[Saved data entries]
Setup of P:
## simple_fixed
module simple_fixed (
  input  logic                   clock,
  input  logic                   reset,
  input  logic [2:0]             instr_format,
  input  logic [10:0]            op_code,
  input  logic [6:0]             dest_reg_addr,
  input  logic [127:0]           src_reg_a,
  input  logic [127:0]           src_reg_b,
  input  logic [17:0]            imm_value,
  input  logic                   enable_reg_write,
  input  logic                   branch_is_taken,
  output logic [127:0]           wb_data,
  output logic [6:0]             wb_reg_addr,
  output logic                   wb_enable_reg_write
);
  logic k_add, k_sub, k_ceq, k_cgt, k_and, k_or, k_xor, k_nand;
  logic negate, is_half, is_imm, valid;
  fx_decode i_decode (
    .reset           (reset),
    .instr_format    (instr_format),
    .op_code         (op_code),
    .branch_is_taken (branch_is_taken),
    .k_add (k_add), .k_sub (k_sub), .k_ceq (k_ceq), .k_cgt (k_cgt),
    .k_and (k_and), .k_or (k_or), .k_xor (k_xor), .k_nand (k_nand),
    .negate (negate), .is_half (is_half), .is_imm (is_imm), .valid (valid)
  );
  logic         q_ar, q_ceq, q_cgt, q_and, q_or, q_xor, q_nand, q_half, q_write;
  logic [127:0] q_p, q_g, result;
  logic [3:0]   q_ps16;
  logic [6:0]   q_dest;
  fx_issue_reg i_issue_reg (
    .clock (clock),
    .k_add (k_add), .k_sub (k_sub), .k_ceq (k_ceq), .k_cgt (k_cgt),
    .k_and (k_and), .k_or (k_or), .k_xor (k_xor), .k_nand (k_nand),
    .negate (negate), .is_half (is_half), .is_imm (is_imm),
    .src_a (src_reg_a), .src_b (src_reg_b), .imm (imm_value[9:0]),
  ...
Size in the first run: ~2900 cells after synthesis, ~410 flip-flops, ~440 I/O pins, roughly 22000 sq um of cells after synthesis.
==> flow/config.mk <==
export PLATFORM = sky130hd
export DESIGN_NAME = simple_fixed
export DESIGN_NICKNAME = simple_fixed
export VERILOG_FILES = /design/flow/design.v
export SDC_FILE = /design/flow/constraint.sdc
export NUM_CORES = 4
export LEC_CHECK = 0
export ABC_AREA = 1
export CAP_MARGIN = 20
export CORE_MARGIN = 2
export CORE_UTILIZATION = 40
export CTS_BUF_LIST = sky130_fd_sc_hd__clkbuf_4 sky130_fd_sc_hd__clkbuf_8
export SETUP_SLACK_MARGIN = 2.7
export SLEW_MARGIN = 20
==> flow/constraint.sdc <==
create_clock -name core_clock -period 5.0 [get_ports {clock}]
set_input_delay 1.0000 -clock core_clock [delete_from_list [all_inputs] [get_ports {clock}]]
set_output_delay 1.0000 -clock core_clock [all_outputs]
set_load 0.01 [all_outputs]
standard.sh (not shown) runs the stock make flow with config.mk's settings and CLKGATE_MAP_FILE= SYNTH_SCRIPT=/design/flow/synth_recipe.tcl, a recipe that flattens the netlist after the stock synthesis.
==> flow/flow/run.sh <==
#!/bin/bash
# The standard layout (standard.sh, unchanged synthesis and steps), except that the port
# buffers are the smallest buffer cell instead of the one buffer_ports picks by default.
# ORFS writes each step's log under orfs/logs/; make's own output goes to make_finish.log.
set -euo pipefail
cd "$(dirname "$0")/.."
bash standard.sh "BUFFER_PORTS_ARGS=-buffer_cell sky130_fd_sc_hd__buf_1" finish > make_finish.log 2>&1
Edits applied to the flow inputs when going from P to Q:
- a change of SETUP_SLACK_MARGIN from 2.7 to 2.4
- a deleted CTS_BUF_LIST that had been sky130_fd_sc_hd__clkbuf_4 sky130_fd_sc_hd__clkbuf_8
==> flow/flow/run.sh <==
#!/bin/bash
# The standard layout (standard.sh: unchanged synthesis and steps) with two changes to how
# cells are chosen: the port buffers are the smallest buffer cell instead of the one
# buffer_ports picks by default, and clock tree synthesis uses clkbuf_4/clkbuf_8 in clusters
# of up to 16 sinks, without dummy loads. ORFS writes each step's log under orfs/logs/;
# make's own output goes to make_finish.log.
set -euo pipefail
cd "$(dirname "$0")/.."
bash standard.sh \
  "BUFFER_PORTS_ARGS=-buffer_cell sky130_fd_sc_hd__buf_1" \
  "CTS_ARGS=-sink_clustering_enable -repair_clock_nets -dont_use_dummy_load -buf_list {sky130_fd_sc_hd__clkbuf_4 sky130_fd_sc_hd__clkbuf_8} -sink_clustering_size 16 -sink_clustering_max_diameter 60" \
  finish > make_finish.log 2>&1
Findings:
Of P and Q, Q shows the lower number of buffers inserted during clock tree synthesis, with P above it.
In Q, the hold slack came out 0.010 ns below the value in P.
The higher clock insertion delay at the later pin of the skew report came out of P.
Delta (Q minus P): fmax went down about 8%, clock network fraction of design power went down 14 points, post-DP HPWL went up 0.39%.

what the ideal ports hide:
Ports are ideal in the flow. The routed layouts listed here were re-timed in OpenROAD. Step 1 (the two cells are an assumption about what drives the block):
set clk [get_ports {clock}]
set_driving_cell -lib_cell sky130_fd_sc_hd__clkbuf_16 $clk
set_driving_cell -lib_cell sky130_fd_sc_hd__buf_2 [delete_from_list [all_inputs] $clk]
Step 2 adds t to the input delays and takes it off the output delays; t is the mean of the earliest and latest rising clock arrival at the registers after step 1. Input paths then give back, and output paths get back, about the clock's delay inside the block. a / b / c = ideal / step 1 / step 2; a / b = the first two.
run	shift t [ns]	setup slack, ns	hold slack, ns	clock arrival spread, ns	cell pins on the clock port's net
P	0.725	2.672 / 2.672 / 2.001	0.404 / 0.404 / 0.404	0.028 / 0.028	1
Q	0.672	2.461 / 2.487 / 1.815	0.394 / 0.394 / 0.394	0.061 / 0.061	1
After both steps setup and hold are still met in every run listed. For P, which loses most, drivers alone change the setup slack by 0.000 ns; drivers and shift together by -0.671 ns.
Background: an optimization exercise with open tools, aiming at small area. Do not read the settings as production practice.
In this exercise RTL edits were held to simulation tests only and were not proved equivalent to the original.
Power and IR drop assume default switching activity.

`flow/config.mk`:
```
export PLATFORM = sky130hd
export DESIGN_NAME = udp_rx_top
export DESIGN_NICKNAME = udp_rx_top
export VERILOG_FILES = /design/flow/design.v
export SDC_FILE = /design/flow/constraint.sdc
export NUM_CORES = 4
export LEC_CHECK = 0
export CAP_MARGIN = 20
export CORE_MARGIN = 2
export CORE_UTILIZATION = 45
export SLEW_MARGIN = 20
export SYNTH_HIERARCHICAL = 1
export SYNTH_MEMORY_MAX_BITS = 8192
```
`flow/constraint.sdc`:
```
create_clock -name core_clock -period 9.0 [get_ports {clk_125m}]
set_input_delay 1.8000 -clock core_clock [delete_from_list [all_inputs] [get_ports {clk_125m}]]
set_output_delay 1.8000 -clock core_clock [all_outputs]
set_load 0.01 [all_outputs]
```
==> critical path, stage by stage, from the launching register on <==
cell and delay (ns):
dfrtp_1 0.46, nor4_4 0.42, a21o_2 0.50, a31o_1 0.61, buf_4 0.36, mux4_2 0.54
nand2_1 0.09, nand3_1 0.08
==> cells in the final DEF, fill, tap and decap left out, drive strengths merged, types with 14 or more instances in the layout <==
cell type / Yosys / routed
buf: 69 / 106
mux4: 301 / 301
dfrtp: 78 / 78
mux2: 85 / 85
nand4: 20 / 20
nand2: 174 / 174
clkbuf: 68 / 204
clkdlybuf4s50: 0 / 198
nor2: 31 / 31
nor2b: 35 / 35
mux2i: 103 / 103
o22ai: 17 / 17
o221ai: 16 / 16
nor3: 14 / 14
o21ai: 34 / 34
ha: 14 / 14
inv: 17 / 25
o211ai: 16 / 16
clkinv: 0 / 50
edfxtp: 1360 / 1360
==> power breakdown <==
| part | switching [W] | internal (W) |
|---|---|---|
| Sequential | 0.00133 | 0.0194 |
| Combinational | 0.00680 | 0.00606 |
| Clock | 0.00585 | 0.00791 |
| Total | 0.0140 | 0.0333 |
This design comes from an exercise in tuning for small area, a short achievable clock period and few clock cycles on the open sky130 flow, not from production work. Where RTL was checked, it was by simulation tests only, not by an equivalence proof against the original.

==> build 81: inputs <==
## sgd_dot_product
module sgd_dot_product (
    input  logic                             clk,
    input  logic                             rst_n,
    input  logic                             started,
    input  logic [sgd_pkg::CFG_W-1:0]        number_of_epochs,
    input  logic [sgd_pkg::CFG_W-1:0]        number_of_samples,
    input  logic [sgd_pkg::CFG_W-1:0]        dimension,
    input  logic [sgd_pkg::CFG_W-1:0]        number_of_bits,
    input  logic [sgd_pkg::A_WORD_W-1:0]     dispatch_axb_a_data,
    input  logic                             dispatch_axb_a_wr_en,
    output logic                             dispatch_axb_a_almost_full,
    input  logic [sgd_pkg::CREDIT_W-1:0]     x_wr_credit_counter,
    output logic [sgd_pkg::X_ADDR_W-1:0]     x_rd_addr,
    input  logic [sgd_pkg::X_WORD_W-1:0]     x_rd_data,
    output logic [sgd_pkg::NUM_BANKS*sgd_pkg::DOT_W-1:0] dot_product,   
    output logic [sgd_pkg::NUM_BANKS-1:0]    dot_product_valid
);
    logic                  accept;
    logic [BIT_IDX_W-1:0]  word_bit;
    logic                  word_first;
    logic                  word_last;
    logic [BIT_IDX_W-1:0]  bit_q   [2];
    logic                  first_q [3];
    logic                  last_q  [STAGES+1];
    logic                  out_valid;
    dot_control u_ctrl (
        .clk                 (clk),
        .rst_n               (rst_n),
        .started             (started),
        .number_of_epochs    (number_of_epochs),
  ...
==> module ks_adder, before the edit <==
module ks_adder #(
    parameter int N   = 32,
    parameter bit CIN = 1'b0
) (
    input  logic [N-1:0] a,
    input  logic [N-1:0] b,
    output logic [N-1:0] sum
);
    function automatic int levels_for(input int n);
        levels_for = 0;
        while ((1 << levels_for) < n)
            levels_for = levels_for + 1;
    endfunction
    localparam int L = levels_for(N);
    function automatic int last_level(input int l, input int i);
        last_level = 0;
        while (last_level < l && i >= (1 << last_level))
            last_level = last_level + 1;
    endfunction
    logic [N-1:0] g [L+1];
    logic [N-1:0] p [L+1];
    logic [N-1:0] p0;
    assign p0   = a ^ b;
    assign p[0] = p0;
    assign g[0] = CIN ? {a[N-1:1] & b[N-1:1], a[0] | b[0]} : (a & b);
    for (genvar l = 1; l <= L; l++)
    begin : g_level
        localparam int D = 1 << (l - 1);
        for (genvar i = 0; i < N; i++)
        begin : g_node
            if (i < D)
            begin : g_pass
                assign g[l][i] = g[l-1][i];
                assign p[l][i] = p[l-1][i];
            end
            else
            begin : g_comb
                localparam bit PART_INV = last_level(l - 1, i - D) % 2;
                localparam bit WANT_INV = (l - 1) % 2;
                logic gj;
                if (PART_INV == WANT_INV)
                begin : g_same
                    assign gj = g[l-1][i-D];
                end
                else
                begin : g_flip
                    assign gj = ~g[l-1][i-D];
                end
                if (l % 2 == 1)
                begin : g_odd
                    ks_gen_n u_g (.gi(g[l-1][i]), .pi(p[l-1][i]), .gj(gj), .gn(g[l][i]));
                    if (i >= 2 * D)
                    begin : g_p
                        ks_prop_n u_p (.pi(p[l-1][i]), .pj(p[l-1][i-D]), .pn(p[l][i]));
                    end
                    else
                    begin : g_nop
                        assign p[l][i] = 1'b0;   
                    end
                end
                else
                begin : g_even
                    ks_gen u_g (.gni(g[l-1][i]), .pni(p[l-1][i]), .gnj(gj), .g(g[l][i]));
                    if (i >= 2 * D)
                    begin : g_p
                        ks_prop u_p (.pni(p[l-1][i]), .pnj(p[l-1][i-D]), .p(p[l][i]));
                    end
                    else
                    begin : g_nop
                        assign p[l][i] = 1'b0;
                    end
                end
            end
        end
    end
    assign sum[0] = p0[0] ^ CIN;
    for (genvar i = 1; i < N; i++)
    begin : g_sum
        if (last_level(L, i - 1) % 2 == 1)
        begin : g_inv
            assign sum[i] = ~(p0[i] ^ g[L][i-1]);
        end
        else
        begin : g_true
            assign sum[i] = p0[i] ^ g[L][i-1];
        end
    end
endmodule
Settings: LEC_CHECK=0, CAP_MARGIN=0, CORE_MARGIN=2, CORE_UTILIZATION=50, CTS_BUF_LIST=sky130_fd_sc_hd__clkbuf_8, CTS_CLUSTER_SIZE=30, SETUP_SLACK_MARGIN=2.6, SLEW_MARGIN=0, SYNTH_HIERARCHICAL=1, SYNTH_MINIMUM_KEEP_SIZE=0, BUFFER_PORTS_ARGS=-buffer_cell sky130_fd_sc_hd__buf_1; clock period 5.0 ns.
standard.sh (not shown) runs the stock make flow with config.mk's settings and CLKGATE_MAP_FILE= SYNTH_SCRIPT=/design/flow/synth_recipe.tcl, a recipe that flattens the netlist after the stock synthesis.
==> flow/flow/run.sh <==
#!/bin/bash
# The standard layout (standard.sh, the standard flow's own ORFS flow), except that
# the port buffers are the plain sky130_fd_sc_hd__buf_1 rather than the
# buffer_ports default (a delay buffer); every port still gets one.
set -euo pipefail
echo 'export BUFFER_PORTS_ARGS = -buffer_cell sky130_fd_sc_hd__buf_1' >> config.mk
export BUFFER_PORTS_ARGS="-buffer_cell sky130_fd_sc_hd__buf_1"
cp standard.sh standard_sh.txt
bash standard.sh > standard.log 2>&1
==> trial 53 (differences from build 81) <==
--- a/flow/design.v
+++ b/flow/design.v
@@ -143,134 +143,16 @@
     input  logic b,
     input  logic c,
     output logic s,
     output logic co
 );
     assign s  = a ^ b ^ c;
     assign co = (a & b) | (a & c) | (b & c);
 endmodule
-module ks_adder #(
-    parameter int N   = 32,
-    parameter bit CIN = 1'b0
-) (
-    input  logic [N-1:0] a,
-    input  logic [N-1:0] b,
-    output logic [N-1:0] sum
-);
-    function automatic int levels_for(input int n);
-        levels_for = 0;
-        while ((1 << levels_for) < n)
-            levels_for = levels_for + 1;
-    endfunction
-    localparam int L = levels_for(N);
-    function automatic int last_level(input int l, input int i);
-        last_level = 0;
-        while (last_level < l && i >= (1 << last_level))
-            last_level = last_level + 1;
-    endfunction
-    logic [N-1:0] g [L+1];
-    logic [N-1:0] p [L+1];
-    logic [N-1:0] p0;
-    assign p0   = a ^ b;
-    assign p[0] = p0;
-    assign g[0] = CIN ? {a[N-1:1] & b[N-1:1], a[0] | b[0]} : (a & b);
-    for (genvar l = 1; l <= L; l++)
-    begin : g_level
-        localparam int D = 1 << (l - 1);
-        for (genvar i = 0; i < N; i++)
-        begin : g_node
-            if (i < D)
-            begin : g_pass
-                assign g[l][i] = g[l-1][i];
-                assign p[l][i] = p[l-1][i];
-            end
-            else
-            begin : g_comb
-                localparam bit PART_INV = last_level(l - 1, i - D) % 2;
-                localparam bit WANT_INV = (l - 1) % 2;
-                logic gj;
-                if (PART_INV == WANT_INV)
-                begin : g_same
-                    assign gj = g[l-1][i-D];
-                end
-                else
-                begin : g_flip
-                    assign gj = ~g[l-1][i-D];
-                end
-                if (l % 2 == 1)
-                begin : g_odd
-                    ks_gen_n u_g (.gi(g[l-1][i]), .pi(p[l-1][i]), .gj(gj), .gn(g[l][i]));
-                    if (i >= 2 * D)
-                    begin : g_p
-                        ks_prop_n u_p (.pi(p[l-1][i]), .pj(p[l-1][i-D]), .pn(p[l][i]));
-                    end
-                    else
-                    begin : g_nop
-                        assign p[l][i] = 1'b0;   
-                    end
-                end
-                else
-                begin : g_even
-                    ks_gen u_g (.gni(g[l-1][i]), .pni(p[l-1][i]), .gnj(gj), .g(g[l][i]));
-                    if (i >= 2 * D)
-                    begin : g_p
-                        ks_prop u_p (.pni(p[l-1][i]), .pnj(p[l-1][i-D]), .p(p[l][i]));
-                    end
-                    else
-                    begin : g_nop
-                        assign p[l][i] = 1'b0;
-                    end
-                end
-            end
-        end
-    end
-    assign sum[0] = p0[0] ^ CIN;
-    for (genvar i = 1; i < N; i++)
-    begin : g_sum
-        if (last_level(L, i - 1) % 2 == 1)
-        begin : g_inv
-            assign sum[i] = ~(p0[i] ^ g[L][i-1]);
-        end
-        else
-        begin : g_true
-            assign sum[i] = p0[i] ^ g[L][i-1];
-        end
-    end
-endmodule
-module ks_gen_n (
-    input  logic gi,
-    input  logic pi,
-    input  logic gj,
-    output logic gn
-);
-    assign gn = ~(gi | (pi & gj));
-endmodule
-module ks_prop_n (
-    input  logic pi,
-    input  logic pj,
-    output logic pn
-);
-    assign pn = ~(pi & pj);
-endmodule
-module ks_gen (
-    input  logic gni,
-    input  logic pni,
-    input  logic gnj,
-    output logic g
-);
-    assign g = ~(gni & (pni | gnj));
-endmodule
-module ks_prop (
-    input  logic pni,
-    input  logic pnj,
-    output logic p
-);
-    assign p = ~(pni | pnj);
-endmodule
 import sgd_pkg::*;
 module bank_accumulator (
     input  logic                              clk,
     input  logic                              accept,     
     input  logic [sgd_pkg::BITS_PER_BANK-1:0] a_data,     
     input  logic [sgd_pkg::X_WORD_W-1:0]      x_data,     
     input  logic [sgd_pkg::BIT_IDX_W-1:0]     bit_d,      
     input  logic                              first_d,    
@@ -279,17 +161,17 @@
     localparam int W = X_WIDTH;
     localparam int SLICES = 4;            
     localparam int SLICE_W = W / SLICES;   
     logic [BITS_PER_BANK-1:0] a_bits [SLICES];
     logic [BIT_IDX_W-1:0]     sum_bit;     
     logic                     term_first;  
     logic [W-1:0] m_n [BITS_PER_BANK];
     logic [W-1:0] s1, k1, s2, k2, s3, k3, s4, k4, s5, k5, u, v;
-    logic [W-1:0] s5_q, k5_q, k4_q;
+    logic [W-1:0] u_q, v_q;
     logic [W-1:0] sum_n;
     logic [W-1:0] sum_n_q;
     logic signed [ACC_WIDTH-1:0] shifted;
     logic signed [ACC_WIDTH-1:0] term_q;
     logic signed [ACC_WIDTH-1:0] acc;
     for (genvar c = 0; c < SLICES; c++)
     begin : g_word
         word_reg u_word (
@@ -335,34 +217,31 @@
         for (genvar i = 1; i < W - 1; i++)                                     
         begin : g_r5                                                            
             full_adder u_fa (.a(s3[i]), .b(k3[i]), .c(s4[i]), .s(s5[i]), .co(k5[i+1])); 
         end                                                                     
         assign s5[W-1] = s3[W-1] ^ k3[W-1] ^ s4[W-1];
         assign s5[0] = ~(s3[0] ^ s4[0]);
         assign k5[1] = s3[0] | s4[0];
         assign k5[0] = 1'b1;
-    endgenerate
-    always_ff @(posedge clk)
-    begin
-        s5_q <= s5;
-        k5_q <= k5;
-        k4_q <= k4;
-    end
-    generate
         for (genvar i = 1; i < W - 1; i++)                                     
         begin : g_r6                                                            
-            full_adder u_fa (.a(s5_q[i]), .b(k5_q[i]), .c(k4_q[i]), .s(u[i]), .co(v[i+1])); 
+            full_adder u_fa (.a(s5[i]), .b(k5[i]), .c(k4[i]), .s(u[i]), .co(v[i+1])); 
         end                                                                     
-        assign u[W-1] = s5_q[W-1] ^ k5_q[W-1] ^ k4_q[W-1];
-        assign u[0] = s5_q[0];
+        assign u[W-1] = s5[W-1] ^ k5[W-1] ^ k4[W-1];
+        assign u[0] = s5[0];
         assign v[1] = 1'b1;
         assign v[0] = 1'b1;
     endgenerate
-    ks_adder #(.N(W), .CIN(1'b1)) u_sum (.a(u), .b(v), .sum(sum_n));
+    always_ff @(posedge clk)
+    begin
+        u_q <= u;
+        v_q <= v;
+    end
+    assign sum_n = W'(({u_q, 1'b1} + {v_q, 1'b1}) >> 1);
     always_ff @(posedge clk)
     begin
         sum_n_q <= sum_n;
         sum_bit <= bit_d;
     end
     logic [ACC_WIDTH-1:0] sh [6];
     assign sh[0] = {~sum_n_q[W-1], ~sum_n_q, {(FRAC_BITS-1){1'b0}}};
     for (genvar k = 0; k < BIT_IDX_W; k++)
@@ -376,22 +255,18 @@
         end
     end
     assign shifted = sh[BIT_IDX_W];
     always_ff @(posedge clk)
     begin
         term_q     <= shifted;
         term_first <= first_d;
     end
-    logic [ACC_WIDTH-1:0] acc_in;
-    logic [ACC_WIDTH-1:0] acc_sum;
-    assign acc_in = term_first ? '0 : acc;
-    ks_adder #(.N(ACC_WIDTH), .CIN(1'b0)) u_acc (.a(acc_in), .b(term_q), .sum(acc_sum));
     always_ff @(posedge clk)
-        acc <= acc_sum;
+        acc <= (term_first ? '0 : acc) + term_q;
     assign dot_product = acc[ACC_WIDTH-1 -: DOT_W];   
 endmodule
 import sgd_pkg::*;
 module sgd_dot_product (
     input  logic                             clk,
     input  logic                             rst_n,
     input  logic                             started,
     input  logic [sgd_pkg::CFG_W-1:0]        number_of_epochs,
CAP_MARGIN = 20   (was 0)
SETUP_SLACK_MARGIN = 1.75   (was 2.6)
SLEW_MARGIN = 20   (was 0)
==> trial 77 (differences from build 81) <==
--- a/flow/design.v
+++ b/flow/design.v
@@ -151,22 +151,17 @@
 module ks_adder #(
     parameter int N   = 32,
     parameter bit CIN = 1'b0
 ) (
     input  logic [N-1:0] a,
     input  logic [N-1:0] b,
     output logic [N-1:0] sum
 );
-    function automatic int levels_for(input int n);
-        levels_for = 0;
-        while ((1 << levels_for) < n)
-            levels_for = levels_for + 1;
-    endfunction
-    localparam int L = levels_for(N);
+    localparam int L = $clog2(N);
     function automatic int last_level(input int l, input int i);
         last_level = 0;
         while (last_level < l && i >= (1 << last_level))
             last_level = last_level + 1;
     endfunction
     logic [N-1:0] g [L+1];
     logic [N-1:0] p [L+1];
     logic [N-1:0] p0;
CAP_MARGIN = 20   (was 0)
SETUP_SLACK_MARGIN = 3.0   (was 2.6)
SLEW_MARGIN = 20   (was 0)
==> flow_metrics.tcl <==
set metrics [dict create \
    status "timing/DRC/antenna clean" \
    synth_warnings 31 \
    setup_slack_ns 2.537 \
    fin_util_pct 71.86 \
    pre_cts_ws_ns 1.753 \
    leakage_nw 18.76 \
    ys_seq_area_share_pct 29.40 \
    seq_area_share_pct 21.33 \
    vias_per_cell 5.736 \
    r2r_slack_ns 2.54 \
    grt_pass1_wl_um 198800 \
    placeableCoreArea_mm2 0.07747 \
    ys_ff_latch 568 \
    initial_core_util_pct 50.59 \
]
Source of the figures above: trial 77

◆ **Work to be completed**
Look over the entries above and tally the lines containing the string "writes"; the answer is that total only.

◆ **Completed task**
2